Arrieta es un importante líder indígena del departamento y aunque no es hijo del Andágueda acá todos lo conocen. Frente a él se agolpan apretujados los funcionarios del gobierno y centenares de indígenas que aplauden y vitorean en la vieja capilla del internado de Aguasal, una construcción amplia con columnas enormes y ventanales de iglesia que le dan la apariencia de un monasterio perdido en la mitad de la selva.
El sábado 12 de noviembre comenzó la asamblea del pueblo embera del resguardo del Alto Andágueda, en Bagadó, con un propósito muy claro: resolver de una vez por todas el problema crónico del desplazamiento que obliga a cientos de ellos a vivir de la mendicidad en las ciudades capitales.

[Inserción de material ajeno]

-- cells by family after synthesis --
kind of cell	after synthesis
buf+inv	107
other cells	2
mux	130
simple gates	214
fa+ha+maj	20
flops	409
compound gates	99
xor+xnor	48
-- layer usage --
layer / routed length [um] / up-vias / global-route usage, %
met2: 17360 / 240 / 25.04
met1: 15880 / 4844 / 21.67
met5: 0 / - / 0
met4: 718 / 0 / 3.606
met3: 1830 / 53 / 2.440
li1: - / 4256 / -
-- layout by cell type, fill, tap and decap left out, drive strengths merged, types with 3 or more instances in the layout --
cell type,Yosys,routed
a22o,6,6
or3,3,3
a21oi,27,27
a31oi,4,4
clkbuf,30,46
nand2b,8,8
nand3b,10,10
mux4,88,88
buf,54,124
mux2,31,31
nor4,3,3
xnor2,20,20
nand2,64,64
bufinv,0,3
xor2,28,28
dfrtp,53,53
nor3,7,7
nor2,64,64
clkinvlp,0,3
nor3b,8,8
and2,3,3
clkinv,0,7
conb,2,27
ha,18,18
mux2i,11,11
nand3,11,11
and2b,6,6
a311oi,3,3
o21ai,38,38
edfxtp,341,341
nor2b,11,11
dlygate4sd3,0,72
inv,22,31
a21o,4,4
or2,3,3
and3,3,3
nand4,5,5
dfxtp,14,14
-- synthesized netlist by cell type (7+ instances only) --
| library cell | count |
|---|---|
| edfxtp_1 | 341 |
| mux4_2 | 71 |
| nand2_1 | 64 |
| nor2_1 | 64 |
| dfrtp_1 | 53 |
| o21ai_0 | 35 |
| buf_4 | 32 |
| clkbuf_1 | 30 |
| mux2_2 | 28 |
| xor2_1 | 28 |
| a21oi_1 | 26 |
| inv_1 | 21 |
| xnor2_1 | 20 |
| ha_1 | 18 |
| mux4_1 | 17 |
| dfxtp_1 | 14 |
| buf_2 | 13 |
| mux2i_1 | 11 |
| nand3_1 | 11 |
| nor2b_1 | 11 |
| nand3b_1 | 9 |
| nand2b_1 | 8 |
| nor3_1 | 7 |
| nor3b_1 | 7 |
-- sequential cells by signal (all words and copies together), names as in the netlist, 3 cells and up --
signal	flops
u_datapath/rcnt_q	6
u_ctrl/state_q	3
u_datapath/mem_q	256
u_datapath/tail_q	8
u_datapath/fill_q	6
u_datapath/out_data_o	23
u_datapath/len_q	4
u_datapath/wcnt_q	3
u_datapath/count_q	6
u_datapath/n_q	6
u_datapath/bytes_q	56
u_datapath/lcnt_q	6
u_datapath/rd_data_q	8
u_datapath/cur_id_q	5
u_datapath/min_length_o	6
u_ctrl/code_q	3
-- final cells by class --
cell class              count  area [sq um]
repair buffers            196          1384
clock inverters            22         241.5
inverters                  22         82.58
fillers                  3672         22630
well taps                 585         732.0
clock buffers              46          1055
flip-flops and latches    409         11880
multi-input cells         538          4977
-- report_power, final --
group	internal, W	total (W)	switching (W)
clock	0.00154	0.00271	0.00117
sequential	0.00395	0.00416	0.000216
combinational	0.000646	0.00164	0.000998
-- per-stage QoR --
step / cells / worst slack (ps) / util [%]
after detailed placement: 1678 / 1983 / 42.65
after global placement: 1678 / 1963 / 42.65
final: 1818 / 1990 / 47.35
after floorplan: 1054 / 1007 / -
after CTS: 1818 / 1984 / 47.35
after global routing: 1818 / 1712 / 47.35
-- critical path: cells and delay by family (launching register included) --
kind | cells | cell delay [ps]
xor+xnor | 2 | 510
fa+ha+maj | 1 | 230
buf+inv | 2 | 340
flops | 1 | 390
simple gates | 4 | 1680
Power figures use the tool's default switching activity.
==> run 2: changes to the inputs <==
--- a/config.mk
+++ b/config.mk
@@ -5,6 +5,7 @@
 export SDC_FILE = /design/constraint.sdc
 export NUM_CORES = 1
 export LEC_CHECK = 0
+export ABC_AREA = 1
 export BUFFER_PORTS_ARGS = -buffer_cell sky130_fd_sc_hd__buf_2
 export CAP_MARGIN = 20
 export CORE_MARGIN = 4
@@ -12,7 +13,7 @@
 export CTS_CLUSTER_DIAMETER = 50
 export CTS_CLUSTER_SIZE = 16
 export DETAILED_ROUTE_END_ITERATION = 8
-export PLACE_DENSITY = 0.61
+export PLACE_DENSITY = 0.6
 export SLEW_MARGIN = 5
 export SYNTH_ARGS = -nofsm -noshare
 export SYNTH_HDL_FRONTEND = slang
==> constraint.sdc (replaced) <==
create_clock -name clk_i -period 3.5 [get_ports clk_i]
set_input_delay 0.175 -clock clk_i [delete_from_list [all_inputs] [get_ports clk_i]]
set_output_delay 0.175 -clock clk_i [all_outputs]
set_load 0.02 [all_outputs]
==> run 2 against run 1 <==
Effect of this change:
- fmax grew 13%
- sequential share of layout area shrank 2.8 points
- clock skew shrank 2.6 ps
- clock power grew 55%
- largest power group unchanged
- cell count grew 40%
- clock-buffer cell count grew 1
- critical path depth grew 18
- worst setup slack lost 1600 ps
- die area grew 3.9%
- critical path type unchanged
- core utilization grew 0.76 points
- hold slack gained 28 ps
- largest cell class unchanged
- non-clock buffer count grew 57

Medio centenar de funcionarios de distintas entidades y ministerios viajaron hasta el Alto Andágueda con la batuta de Patricia Tobón Yagarí, la nueva directora de la Unidad para las Víctimas. Su plan es ambicioso: quiere acelerar el cumplimiento de las decenas de sentencias, tutelas y pronunciamientos de la Corte Constitucional e infinidad de órdenes judiciales que mandan al Estado a intervenir de fondo para resolver los problemas de estas comunidades.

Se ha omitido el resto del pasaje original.